§ **PROBLEM TO SOLVE**:
Pull every line that includes the word "inverter" out of the data below and copy it.

Segment Open

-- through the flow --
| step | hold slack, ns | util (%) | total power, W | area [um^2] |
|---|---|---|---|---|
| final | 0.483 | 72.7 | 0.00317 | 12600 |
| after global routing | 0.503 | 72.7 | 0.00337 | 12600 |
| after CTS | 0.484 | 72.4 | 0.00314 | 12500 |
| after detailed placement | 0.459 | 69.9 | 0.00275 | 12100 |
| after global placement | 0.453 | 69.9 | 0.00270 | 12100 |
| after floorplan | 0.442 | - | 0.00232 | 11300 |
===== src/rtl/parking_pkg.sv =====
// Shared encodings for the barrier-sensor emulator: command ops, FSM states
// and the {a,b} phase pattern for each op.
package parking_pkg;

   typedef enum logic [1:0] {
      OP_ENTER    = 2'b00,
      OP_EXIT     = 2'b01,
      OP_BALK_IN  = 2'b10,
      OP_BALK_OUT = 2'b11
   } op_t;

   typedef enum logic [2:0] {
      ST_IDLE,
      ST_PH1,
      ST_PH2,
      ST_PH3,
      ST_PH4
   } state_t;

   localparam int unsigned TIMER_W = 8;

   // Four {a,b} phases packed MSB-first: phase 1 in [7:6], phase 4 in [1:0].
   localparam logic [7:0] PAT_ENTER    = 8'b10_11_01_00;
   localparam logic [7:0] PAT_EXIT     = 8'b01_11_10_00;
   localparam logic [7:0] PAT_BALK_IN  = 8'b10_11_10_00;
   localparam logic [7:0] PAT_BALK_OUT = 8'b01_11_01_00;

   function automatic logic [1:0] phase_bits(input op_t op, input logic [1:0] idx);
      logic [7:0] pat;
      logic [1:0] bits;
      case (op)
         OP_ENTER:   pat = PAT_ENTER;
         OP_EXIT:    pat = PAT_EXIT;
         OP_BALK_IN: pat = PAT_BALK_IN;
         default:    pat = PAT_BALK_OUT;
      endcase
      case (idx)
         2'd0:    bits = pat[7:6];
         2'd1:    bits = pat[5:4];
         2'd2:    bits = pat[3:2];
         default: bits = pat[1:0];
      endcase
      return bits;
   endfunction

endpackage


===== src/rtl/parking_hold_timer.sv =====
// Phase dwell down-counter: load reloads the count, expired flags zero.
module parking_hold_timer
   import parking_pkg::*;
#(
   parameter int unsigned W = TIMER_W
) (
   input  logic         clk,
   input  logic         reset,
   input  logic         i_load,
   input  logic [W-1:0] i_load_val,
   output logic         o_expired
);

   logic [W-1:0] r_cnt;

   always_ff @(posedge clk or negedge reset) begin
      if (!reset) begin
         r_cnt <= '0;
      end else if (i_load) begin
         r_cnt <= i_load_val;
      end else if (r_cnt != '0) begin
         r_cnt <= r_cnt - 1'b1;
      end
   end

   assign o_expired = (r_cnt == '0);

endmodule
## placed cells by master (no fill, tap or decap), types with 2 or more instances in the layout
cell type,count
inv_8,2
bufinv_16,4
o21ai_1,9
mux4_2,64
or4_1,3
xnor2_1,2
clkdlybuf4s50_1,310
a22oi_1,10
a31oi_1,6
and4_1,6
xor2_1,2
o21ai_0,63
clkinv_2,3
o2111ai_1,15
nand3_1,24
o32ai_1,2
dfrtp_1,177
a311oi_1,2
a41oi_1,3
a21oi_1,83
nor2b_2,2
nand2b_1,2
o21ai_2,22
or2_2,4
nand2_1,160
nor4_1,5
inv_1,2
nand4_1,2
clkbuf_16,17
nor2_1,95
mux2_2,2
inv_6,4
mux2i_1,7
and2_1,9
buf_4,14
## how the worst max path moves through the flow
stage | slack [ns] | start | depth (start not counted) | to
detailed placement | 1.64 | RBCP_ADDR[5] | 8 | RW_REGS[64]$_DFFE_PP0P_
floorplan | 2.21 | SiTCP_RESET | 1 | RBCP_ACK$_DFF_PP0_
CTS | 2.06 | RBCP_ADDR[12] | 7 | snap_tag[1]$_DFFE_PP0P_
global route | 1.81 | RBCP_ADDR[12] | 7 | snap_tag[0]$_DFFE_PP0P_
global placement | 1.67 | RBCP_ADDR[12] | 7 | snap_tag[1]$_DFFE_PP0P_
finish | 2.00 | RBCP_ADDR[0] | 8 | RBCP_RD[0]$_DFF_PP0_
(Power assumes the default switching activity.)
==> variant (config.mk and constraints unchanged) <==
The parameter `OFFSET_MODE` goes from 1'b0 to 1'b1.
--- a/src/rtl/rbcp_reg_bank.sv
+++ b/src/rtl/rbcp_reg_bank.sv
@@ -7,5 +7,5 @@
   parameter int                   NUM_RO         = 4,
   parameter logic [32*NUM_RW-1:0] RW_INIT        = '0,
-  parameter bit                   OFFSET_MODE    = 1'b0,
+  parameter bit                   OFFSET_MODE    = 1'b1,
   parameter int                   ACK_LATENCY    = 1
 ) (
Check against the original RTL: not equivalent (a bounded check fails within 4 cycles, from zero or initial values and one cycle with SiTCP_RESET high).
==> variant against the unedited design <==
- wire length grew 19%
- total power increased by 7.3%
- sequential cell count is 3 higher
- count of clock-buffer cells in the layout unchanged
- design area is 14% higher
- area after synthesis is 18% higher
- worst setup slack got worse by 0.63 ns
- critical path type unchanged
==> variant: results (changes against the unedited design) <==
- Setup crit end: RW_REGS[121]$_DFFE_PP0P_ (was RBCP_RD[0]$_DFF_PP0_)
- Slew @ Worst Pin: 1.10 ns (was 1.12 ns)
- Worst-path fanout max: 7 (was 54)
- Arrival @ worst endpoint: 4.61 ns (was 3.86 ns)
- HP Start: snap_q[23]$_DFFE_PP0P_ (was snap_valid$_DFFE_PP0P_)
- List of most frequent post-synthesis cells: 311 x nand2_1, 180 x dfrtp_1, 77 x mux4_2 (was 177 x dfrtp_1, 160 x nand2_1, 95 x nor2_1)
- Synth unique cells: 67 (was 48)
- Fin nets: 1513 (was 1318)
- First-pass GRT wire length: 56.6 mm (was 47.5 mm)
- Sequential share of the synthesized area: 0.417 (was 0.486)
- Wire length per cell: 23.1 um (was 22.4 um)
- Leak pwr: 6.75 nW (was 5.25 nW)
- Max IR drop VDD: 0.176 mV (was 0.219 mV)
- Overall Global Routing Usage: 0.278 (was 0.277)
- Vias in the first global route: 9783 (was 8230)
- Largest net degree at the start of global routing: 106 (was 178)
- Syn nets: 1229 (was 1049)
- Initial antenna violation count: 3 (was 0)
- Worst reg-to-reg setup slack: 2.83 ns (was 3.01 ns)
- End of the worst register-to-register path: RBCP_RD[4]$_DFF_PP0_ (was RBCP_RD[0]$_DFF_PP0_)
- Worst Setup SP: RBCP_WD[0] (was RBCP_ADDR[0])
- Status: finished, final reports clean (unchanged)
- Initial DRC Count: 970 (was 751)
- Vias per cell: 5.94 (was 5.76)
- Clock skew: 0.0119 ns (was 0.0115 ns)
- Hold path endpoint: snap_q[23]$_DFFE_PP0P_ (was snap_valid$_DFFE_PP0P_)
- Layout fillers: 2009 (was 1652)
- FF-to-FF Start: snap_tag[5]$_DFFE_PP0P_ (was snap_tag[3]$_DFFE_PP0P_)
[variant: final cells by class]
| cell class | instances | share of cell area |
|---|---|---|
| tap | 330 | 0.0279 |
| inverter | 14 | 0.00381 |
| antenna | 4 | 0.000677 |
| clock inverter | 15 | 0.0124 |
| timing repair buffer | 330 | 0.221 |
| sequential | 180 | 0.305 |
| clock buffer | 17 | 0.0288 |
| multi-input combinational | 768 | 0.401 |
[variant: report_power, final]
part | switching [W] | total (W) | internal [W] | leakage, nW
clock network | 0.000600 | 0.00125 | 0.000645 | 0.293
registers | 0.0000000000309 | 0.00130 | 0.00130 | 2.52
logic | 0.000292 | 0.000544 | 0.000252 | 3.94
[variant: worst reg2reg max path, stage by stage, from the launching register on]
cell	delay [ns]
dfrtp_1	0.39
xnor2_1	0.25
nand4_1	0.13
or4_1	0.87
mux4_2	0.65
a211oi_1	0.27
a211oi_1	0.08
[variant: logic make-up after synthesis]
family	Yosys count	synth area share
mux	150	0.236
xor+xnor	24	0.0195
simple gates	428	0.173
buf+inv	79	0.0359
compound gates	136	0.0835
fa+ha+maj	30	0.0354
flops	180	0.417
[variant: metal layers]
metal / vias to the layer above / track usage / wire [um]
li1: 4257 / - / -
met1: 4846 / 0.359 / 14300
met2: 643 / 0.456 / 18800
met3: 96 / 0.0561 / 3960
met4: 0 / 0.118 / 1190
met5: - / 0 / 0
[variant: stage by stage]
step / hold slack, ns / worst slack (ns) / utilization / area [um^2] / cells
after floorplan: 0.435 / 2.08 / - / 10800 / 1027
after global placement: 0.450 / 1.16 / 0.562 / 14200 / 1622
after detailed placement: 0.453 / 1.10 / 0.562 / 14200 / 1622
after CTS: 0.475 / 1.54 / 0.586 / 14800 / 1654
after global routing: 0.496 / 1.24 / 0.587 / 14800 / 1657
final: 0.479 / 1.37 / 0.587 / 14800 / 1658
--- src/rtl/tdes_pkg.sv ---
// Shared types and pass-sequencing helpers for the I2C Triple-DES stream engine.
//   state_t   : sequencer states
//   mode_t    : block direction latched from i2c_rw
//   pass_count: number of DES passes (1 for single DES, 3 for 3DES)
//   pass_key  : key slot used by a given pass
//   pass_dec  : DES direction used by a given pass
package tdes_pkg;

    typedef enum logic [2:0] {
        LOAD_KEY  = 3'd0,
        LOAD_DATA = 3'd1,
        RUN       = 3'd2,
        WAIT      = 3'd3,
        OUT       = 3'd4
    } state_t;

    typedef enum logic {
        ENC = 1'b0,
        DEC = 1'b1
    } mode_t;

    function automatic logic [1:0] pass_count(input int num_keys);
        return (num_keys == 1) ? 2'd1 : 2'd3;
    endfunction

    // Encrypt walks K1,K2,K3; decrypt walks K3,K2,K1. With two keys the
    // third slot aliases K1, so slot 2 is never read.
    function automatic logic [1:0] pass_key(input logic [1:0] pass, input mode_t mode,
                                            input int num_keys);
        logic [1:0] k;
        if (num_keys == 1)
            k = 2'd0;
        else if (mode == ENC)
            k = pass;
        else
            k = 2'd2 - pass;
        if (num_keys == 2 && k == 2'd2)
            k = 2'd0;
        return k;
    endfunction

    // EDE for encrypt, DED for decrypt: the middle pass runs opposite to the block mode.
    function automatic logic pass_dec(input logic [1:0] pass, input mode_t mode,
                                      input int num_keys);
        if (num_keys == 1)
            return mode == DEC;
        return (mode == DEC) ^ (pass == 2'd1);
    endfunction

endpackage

Segment Closed

§ **FINISHED TASK**:
| inverter | 14 | 0.00381 |
| clock inverter | 15 | 0.0124 |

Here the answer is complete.